= Required work =
Report each line of the entries that includes "word" by copying it.

(Stored data)
`src/rtl/dds_iq_seq.sv`:
```
// dds_iq_seq: burst/continuous I/Q sine sequencer driving a two-port registered
// quarter-sine LUT.
//
// Owns the phase accumulator and frequency control word. Each phase is folded
// into a quarter-wave LUT address (sine on port 1, cosine on port 2). The
// quadrant sign travels alongside the LUT read and is applied when the samples
// are registered.
//
// Ports:
//   clk, rst              clock, asynchronous active-high reset
//   start, stop           run control pulses
//   burst_len             samples per burst (0 = continuous), captured on start
//   phase_init            starting phase, captured on start
//   fcw, fcw_we           frequency control word and its load strobe
//   lut_addr1, lut_addr2  sine / cosine LUT addresses (combinational from phase)
//   lut_data1, lut_data2  LUT read data, one cycle after address, non-negative
//   sin_out, cos_out      signed output samples
//   out_valid             samples valid this cycle
//   busy                  high in RUN or DRAIN
//   done                  one-cycle pulse on return to IDLE
module dds_iq_seq #(
    parameter int unsigned PW    = 32,
    parameter int unsigned ABITS = 8,
    parameter int unsigned DW    = 16,
    parameter int unsigned LW    = 16
) (
    input  logic             clk,
    input  logic             rst,
    input  logic             start,
    input  logic             stop,
    input  logic [LW-1:0]    burst_len,
    input  logic [PW-1:0]    phase_init,
    input  logic [PW-1:0]    fcw,
    input  logic             fcw_we,
    output logic [ABITS-1:0] lut_addr1,
    output logic [ABITS-1:0] lut_addr2,
    input  logic [DW-1:0]    lut_data1,
    input  logic [DW-1:0]    lut_data2,
    output logic [DW-1:0]    sin_out,
    output logic [DW-1:0]    cos_out,
    output logic             out_valid,
    output logic             busy,
    output logic             done
);

    typedef enum logic [1:0] {StIdle, StRun, StDrain} state_t;

    state_t          state;
    logic [PW-1:0]   phase;
    logic [PW-1:0]   fcw_reg;
    logic [LW-1:0]   count;
    logic            continuous;
    logic            drain_cnt;

    logic [1:0]       quad_sin;
    logic [1:0]       quad_cos;
    logic [ABITS-1:0] idx;
    logic             issue;

    // Sign bits delayed to line up with the LUT read data.
    logic issue_d;
    logic neg_sin_d;
    logic neg_cos_d;

    logic unused_phase_lsbs;

    // Phase folding: cosine is sine one quadrant ahead; odd quadrants read the
    // table mirrored, upper half-circle is negated.
    assign quad_sin  = phase[PW-1 -: 2];
    assign quad_cos  = quad_sin + 2'd1;
    assign idx       = phase[PW-3 -: ABITS];
    assign lut_addr1 = quad_sin[0] ? ~idx : idx;
    assign lut_addr2 = quad_cos[0] ? ~idx : idx;

    assign issue = (state == StRun) && !stop;

    assign unused_phase_lsbs = ^phase[PW-3-ABITS:0];

    always_ff @(posedge clk or posedge rst) begin
        if (rst) begin
            fcw_reg <= '0;
        end else if (fcw_we) begin
            fcw_reg <= fcw;
        end
    end

    always_ff @(posedge clk or posedge rst) begin
        if (rst) begin
            state      <= StIdle;
            phase      <= '0;
            count      <= '0;
            continuous <= 1'b0;
            drain_cnt  <= 1'b0;
            busy       <= 1'b0;
            done       <= 1'b0;
        end else begin
            done <= 1'b0;
            unique case (state)
                StIdle: begin
                    if (start) begin
                        state      <= StRun;
                        phase      <= phase_init;
                        count      <= burst_len;
                        continuous <= (burst_len == '0);
                        busy       <= 1'b1;
                    end
                end
                StRun: begin
                    if (stop) begin
                        // Stop cycle issues nothing, even if it was the last sample.
                        state     <= StDrain;
                        drain_cnt <= 1'b0;
                    end else begin
                        phase <= phase + fcw_reg;
                        if (!continuous) begin
                            count <= count - LW'(1);
                            if (count == LW'(1)) begin
                                state     <= StDrain;
                                drain_cnt <= 1'b0;
                            end
                        end
                    end
                end
                StDrain: begin
                    // Two cycles lets the last issued sample clear the pipeline.
                    if (drain_cnt) begin
                        state <= StIdle;
                        busy  <= 1'b0;
                        done  <= 1'b1;
                    end else begin
                        drain_cnt <= 1'b1;
                    end
                end
                default: begin
                    state <= StIdle;
                    busy  <= 1'b0;
                end
            endcase
        end
    end

    always_ff @(posedge clk or posedge rst) begin
        if (rst) begin
            issue_d   <= 1'b0;
            neg_sin_d <= 1'b0;
            neg_cos_d <= 1'b0;
            out_valid <= 1'b0;
            sin_out   <= '0;
            cos_out   <= '0;
        end else begin
            issue_d   <= issue;
            neg_sin_d <= quad_sin[1];
            neg_cos_d <= quad_cos[1];
            out_valid <= issue_d;
            if (issue_d) begin
                sin_out <= neg_sin_d ? (DW'(0) - lut_data1) : lut_data1;
                cos_out <= neg_cos_d ? (DW'(0) - lut_data2) : lut_data2;
            end
        end
    end

endmodule

```
`config.mk`:
```
export PLATFORM = sky130hd
export DESIGN_NAME = dds_iq_seq
export DESIGN_NICKNAME = d
export VERILOG_FILES = /design/src/rtl/dds_iq_seq.sv
export SDC_FILE = /design/constraint.sdc
export NUM_CORES = 1
export LEC_CHECK = 0
export CELL_PAD_IN_SITES_DETAIL_PLACEMENT = 0
export CELL_PAD_IN_SITES_GLOBAL_PLACEMENT = 1
export CORE_MARGIN = 2
export CORE_UTILIZATION = 40
export CTS_BUF_LIST = sky130_fd_sc_hd__clkbuf_4 sky130_fd_sc_hd__clkbuf_8
export DETAILED_ROUTE_END_ITERATION = 16
export GPL_ROUTABILITY_DRIVEN = 1
export PLACE_DENSITY = 0.88
export SLEW_MARGIN = 0
export SYNTH_ARGS = -nofsm -noshare
export SYNTH_HDL_FRONTEND = slang
export SYNTH_SLANG_ARGS = --single-unit
```
`constraint.sdc`:
```
create_clock -name clk -period 5.9 [get_ports clk]
set_clock_uncertainty 0.05 [all_clocks]
set_input_delay 1.18 -clock clk [delete_from_list [all_inputs] [get_ports clk]]
set_output_delay 1.18 -clock clk [all_outputs]
set_load 0.02 [all_outputs]
```
==> results of run 1 <==
==> kinds of logic after synthesis <==
family / after synthesis / synth area share
XOR/XNOR: 62 / 0.0716
flip-flops: 122 / 0.403
AND/OR/NAND/NOR: 234 / 0.146
adder cells (fa/ha/maj): 39 / 0.0653
AO/OA/AOI/OAI: 261 / 0.207
multiplexers: 51 / 0.0734
buffers and inverters: 69 / 0.0343
==> power by group <==
| part | leakage (nW) | total, mW | switching, mW | internal (mW) |
|---|---|---|---|---|
| clock network | 0.216 | 0.786 | 0.325 | 0.461 |
| registers | 1.41 | 1.45 | 0.276 | 1.17 |
| logic | 2.50 | 3.24 | 1.87 | 1.38 |
| total | 4.13 | 5.48 | 2.47 | 3.01 |
==> through the flow <==
stage	utilization	hold slack (ps)	setup slack, ps
after global routing	0.530	469	2050
final	0.530	437	2200
after detailed placement	0.507	427	1780
after global placement	0.507	419	1880
after floorplan	-	302	1430
after CTS	0.530	442	2240
==> worst min-delay path, delay by kind of cell, from the launching register on <==
family / cells / cell delay [ps]
flops: 1 / 350
compound gates: 1 / 60
simple gates: 1 / 50
==> area by class of cell <==
cell class,count,area share
multi-input cells,647,0.434
flip-flops and latches,122,0.309
repair buffers,174,0.175
clock buffers,23,0.0302
well taps,234,0.0297
clock inverters,8,0.0119
inverters,26,0.0101
==> layout by cell type (no fill, tap or decap), types with 3 or more instances in the layout <==
master,n
xor2_1,47
a31oi_1,9
o211ai_1,4
a21oi_1,108
nand2_1,61
and3_1,13
ha_1,37
bufinv_16,3
a211oi_1,3
nand2b_1,5
nor3_1,11
a211o_1,3
o22ai_1,15
and2_1,3
dfrtp_1,121
nor3b_1,3
nand4_1,8
o31ai_1,10
clkbuf_8,20
mux2_2,37
mux2i_1,14
buf_4,7
nor2b_1,6
o21ai_0,61
or3_1,15
clkbuf_4,3
xnor2_1,15
a21o_1,12
o221ai_1,3
nor4_1,8
inv_1,25
o41ai_1,3
o21a_1,7
clkdlybuf4s50_1,167
nor2_1,73
nand3_1,20
clkinv_2,4
==> per-layer routing <==
metal | global-route usage | up-vias | share of wire | wire length, um
li1 | - | 3335 | - | -
met1 | 0.281 | 3235 | 0.44 | 9260
met2 | 0.351 | 240 | 0.48 | 9950
met3 | 0.0405 | 23 | 0.067 | 1400
met4 | 0.0684 | 0 | 0.015 | 317
met5 | 0 | - | 0 | 0
==> worst max-delay path by stage <==
| stage | slack, ps | from | depth (start not counted) | to |
|---|---|---|---|---|
| after global routing | 2050 | start | 9 | phase[31] |
| final | 2200 | start | 9 | phase[31] |
| after floorplan | 1430 | rst | 1 | busy |
| after global placement | 1880 | start | 9 | phase[31] |
| after detailed placement | 1780 | start | 9 | phase[31] |
| after CTS | 2240 | start | 9 | phase[31] |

= Exercise response =
// Owns the phase accumulator and frequency control word. Each phase is folded
//   fcw, fcw_we           frequency control word and its load strobe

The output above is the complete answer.